Ultra-Deep Sequencing Reveals the Mutational Landscape of Classical Hodgkin Lymphoma.
发表日期:2023 Nov 01
作者:
Felicia Gomez, Bryan Fisk, Joshua F McMichael, Matthew Mosior, Jennifer A Foltz, Zachary L Skidmore, Eric J Duncavage, Christopher A Miller, Haley Abel, Yi-Shan Lee, Kilannin Krysiak, David A Russler-Germain, Marcus P Watkins, Cody A Ramirez, Alina Schmidt, Fernanda Martins Rodrigues, Lee Trani, Ajay Khanna, Julia A Wagner, Robert S Fulton, Catrina C Fronick, Michelle D O'Laughlin, Timothy Schappe, Amanda F Cashen, Neha Mehta-Shah, Brad S Kahl, Jason Walker, Nancy L Bartlett, Malachi Griffith, Todd A Fehniger, Obi L Griffith
来源:
Cellular & Molecular Immunology
摘要:
经典霍奇金淋巴瘤 (cHL) 的恶性霍奇金细胞和里德斯滕伯格 (HRS) 细胞在受影响的淋巴结中很少,这给检测驱动体细胞突变带来了挑战。作为细胞纯化技术的替代方案,我们假设超深度外显子组测序将允许对 HRS 细胞进行基因组研究,从而简化分析并避免技术陷阱。为了测试这一点,对 31 个 cHL 肿瘤/正常对进行了约 1000 倍中位覆盖深度的外显子组测序。正交纠错测序方法验证了超过 95% 的已发现突变。我们鉴定了 cHL 的新基因突变,包括:CDH5 和 PCDH7、IL4R 中新的停止增益突变,以及调节 Hippo 信号传导途径中新的复发突变模式。作为外显子组测序的进一步应用,我们试图在我们队列中的一名患者生成的单核 RNA-seq (snRNA-seq) 数据中识别表达的体细胞单核苷酸变异 (SNV)。我们的 snRNA 分析发现了一个清晰的细胞簇,其中包含我们的深层外显子组数据中发现的体细胞 SNV。该簇具有差异表达的基因,与已知在 HRS 细胞中失调的基因(例如 PIM1 和 PIM3)一致。该簇还包含具有扩展的 B 细胞克隆型的细胞,进一步支持恶性表型。这项研究提供了原理证明,即超深度外显子组测序可用于识别 HRS 细胞中的复发性突变,并证明了 snRNA-seq 在 cHL 背景下的可行性。这些研究为进一步分析大量 cHL 患者的基因组变异奠定了基础。

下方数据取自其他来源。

This design comes from an exercise in tuning for small area, a short achievable clock period and few clock cycles on the open sky130 flow, not from production work. RTL that was checked went through simulation tests only; none was proved equivalent to the original. No activity file was given, so power comes from the tool's default toggle rates.

// hlfc_tx
module hlfc_tx (
    input  wire        clk,
    input  wire        rst,
    input  wire        cmd_valid,
    output wire        cmd_ready,
    input  wire        cmd_write,
    input  wire [7:0]  cmd_unit,
    input  wire [3:0]  cmd_area,
    input  wire [7:0]  cmd_bank,
    input  wire [15:0] cmd_begin,
    input  wire [15:0] cmd_count,
    output wire        sts_valid,
    output wire [7:0]  sts_code,
    input  wire        wd_valid,
    output wire        wd_ready,
    input  wire [15:0] wd_data,
    output wire        tx_valid,
    input  wire        tx_ready,
    output wire [7:0]  tx_data,
    output wire        tx_last
);
Size: roughly 700 cells after synthesis, about 76 flip-flops.
clock: 12.0 ns
lec_check: 0
cap_margin: 20
core_margin: 2
core_utilization: 50
cts_buf_list: sky130_fd_sc_hd__clkbuf_8
slew_margin: 20
standard.sh (not shown) runs the stock make flow with config.mk's settings and CLKGATE_MAP_FILE= SYNTH_SCRIPT=/design/flow/synth_recipe.tcl, a recipe that flattens the netlist after the stock synthesis.
==> flow/flow/run.sh <==
#!/bin/bash
# Own layout flow: the standard ORFS flow (standard.sh), with two changes to how
# the layout is made:
#  - the port buffers that ORFS inserts on every input and output are buf_1 cells
#    instead of the default choice (a slow delay buffer);
#  - repair_timing (floorplan, CTS and global-route stages) works towards a setup
#    slack margin, so it sizes up the gates of paths that are far slower than they
#    need to be.
# The clock period, the SDC, synthesis, floorplan, power grid and tap cells are the
# standard flow's. Every tool's output goes to a log in this folder (and ORFS keeps
# its own per-step logs under orfs/logs).
set -euo pipefail
export BUFFER_PORTS_ARGS="-buffer_cell sky130_fd_sc_hd__buf_1"
export SETUP_SLACK_MARGIN="8.6"
bash standard.sh > standard_flow.log 2>&1
Testbench counts at the start, summed over its fixed seeds: cycles 65,848.
Context: an optimization exercise on an open-source flow, tuned for small area and few clock cycles. The choices shown serve that exercise and are no tape-out recipe. Only simulation tests tie the RTL to the original design; equivalence was not proved. No activity file was given, so power comes from the tool's default toggle rates.

==> flow/design.v <==
module geq_aoi3 (
    input  wire [2:0] s,
    input  wire [2:0] d,
    output wire       y
);
    assign y = ~|(s & d);
endmodule
module geq_aoi2 (
    input  wire [1:0] s,
    input  wire [1:0] d,
    output wire       y
);
    assign y = ~|(s & d);
endmodule
module geq_tog (
    input  wire take,
    input  wire x,
    input  wire v,
    input  wire q,
    output wire d
);
    assign d = ~((v | x) & (q | take));
endmodule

The malignant Hodgkin and Reed Sternberg (HRS) cells of classical Hodgkin lymphoma (cHL) are scarce in affected lymph nodes, creating a challenge to detect driver somatic mutations. As an alternative to cell purification techniques, we hypothesized that ultra-deep exome sequencing would allow genomic study of HRS cells, thereby streamlining analysis and avoiding technical pitfalls. To test this, 31 cHL tumor/normal pairs were exome sequenced to ~1000x median depth of coverage. An orthogonal error-corrected sequencing approach verified >95% of the discovered mutations. We identified mutations in genes novel to cHL including: CDH5 and PCDH7, novel stop gain mutations in IL4R, and a novel pattern of recurrent mutations in pathways regulating Hippo signaling. As a further application of our exome sequencing, we attempted to identify expressed somatic single nucleotide variants (SNVs) in single nuclei RNA-seq (snRNA-seq) data generated from a patient in our cohort. Our snRNA analysis identified a clear cluster of cells containing a somatic SNV identified in our deep exome data. This cluster has differentially expressed genes that are consistent with genes known to be dysregulated in HRS cells (e.g., PIM1 and PIM3). The cluster also contains cells with an expanded B-cell clonotype further supporting a malignant phenotype. This study provides proof-of-principle that ultra-deep exome sequencing can be utilized to identify recurrent mutations in HRS cells and demonstrates the feasibility of snRNA-seq in the context of cHL. These studies provide the foundation for the further analysis of genomic variants in large cohorts of cHL patients.